Now that I am getting out to shoot more, I am also noticing something else. I am learning the gear better and noticing things about my camera and how I have it setup that are problems and need correcting and building out things like my user profiles so I can easily recall the settings for certain kinds of photography or lens setups I like to use regularly.
Another thing I have noticed is that I am getting more comfortable with photographing people. This has been a huge stumbling block for me, but over time I have come to the realization that most people just don’t care. The ones that do care will let you know and i just deescalate by deleting their image anyway as I don’t want to have photos of someone who isn’t happy with me taking the photo anyway. That turns into a win win in my book, I don’t go to extremes or let people inspect my equipment like letting them go through the memory card or anything, but if they ask I always delete the image. It is just how I operate.
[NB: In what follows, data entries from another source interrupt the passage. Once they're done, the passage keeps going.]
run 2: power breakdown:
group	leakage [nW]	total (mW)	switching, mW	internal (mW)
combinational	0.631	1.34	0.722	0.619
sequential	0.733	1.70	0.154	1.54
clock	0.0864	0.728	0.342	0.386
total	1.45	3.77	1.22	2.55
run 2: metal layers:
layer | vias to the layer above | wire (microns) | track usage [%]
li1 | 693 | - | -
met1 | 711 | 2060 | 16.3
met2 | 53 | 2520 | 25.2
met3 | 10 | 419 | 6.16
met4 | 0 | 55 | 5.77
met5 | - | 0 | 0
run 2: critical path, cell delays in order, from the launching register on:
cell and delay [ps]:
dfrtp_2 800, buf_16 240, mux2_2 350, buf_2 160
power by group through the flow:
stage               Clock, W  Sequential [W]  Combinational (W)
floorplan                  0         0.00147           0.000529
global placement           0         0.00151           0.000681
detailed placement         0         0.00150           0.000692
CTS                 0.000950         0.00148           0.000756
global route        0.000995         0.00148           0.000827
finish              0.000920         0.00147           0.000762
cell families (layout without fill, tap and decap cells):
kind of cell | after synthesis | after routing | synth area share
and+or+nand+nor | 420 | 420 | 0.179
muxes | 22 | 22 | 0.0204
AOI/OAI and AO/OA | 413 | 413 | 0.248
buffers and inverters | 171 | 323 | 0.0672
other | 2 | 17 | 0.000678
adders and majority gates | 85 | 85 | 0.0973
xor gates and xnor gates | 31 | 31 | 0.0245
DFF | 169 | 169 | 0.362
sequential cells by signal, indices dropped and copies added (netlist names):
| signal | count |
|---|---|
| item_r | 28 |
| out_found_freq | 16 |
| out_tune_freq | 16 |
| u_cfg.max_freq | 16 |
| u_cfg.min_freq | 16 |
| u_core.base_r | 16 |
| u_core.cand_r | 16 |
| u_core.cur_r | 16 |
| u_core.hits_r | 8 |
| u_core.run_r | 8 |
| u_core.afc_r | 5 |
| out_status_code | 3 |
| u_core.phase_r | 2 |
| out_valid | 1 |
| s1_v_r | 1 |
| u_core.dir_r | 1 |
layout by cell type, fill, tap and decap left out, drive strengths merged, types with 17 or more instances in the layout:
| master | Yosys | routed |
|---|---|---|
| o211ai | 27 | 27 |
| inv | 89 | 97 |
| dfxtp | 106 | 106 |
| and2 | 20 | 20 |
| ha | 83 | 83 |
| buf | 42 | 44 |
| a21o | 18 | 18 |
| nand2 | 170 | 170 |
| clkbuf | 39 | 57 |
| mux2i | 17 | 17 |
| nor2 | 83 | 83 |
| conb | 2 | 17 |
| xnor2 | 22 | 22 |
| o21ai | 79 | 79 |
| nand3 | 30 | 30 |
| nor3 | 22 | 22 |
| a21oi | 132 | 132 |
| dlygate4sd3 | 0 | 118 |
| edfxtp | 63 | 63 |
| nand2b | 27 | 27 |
### src/sv/bmp24_pkg.sv
// Package for the 24-bit BMP stream decoder.
// Holds the channel word types, header byte positions, phase and status codes.
// No dependencies.
`timescale 1ns / 1ps

package bmp24_pkg;

    typedef struct packed {
        logic       start_of_file;
        logic [7:0] byte_value;
    } t_in_word;

    typedef struct packed {
        logic [23:0] dest_index;
        logic [7:0]  red;
        logic [7:0]  green;
        logic [7:0]  blue;
        logic [1:0]  status;
        logic        last;
    } t_out_word;

    // Verdict of the header checker for the current byte.
    typedef struct packed {
        logic       err;
        logic [1:0] code;
        logic       done;
    } t_hdr_chk;

    localparam logic [1:0] ST_OK     = 2'd0;
    localparam logic [1:0] ST_FORMAT = 2'd1;
    localparam logic [1:0] ST_UNSUPP = 2'd2;

    localparam logic [1:0] PH_HEADER = 2'd0;
    localparam logic [1:0] PH_SKIP   = 2'd1;
    localparam logic [1:0] PH_PIXELS = 2'd2;
    localparam logic [1:0] PH_HALT   = 2'd3;

    localparam logic [1:0] LANE_BLUE  = 2'd0;
    localparam logic [1:0] LANE_GREEN = 2'd1;
    localparam logic [1:0] LANE_RED   = 2'd2;

    // Header byte positions at which something is checked or captured.
    localparam logic [5:0] HP_SIZE   = 6'd0;
    localparam logic [5:0] HP_SIG    = 6'd1;
    localparam logic [5:0] HP_OFFSET = 6'd13;
    localparam logic [5:0] HP_WIDTH  = 6'd21;
    localparam logic [5:0] HP_HEIGHT = 6'd25;
    localparam logic [5:0] HP_GEOM   = 6'd26;
    localparam logic [5:0] HP_PROD   = 6'd27;
    localparam logic [5:0] HP_NEED   = 6'd28;
    localparam logic [5:0] HP_DEPTH  = 6'd29;
    localparam logic [5:0] HP_COMP   = 6'd33;

    localparam logic [15:0] SIG_BM      = 16'h4D42;
    localparam logic [31:0] MIN_FILE    = 32'd14;
    localparam logic [31:0] MIN_OFFSET  = 32'd54;
    localparam logic [15:0] DEPTH_BGR24 = 16'd24;

endpackage
File: src/rtl/core/lsc_ctrl.sv
`timescale 1ns / 1ps

module lsc_ctrl (
  input  logic             clk_i,
  input  logic             rst_ni,
  input  logic             in_valid_i,
  output logic             in_ready_o,
  input  logic             out_ready_i,
  output logic             out_valid_o,
  output lsc_pkg::cmd_t    cmd_o,
  input  lsc_pkg::status_t st_i
);

  lsc_pkg::state_e state_q, state_d;
  logic            out_valid_q, out_valid_d;
  logic            out_free;

  assign out_free = !out_valid_q || out_ready_i;

  always_ff @(posedge clk_i or negedge rst_ni) begin
    if (!rst_ni) begin
      state_q     <= lsc_pkg::ST_IDLE;
      out_valid_q <= 1'b0;
    end else begin
      state_q     <= state_d;
      out_valid_q <= out_valid_d;
    end
  end

  always_comb begin
    state_d    = state_q;
    cmd_o      = '0;
    in_ready_o = 1'b0;
    unique case (state_q)
      lsc_pkg::ST_IDLE: begin
        in_ready_o = 1'b1;
        if (in_valid_i) begin
          cmd_o.load = 1'b1;
          state_d    = lsc_pkg::ST_CHECK;
        end
      end
      lsc_pkg::ST_CHECK: begin
        if (st_i.acc || st_i.rej || st_i.den_zero) begin
          if (out_free) begin
            cmd_o.out_load = 1'b1;
            state_d        = lsc_pkg::ST_IDLE;
          end else begin
            state_d = lsc_pkg::ST_FIN;
          end
        end else begin
          cmd_o.sel = 1'b1;
          state_d   = lsc_pkg::ST_MUL;
        end
      end
      lsc_pkg::ST_MUL: begin
        cmd_o.mul = 1'b1;
        state_d   = lsc_pkg::ST_DSTART;
      end
      lsc_pkg::ST_DSTART: begin
        cmd_o.div_start = 1'b1;
        state_d         = lsc_pkg::ST_DIV;
      end
      lsc_pkg::ST_DIV: begin
        if (st_i.div_done) begin
          state_d = lsc_pkg::ST_UPD;
        end
      end
      lsc_pkg::ST_UPD: begin
        cmd_o.upd = 1'b1;
        state_d   = lsc_pkg::ST_CHECK;
      end
      lsc_pkg::ST_FIN: begin
        if (out_free) begin
          cmd_o.out_load = 1'b1;
          state_d        = lsc_pkg::ST_IDLE;
        end
      end
      default: begin
        state_d = lsc_pkg::ST_IDLE;
      end
    endcase
  end

  always_comb begin
    if (cmd_o.out_load) begin
      out_valid_d = 1'b1;
    end else if (out_ready_i) begin
      out_valid_d = 1'b0;
    end else begin
      out_valid_d = out_valid_q;
    end
  end

  assign out_valid_o = out_valid_q;

endmodule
I was talking not long ago with Phil about shooting in low light and he made a good point, he waits till winter to do his low light images as it gets dark earlier and he doesn’t have to stay up late to get cool night photos… There is some wisdom in this that I have learned over the summer as well. I did a bunch of low light photos then and he is right, I ended up not getting into bed till well after 11 on many days.
The results were awesome with the photos I got, but I did have to stay up really late to get them. Something else I noticed was that it is a very different mindset when you are gathering content for a YouTube video as opposed to just shooting for yourself and looking for the images that you want to capture instead of trying to collect content for a video. You see, with video content collection, you end up looking for specific images to highlight talking points in the video and not photos that are interesting or particularly good in any real way other than to showcase that specific talking point. When I go shoot now, I just look at my surroundings and make photos of what interests me. No cross platform thought process or video centric stuff. Just photos. This has been quite liberating since starting the channel back in 2017. I fell like a weight has been lifted from me and I am free to explore the world and document it without the burden of video content creation.
Let that sink in for a minute. Shoot for you, not the internet, not for Instagram, not for Vero, not for Facebook, but for YOU. If you will do this you will soon see that your photos will start getting better and you will enjoy photography.
Now get your camera out and go take a picture with it!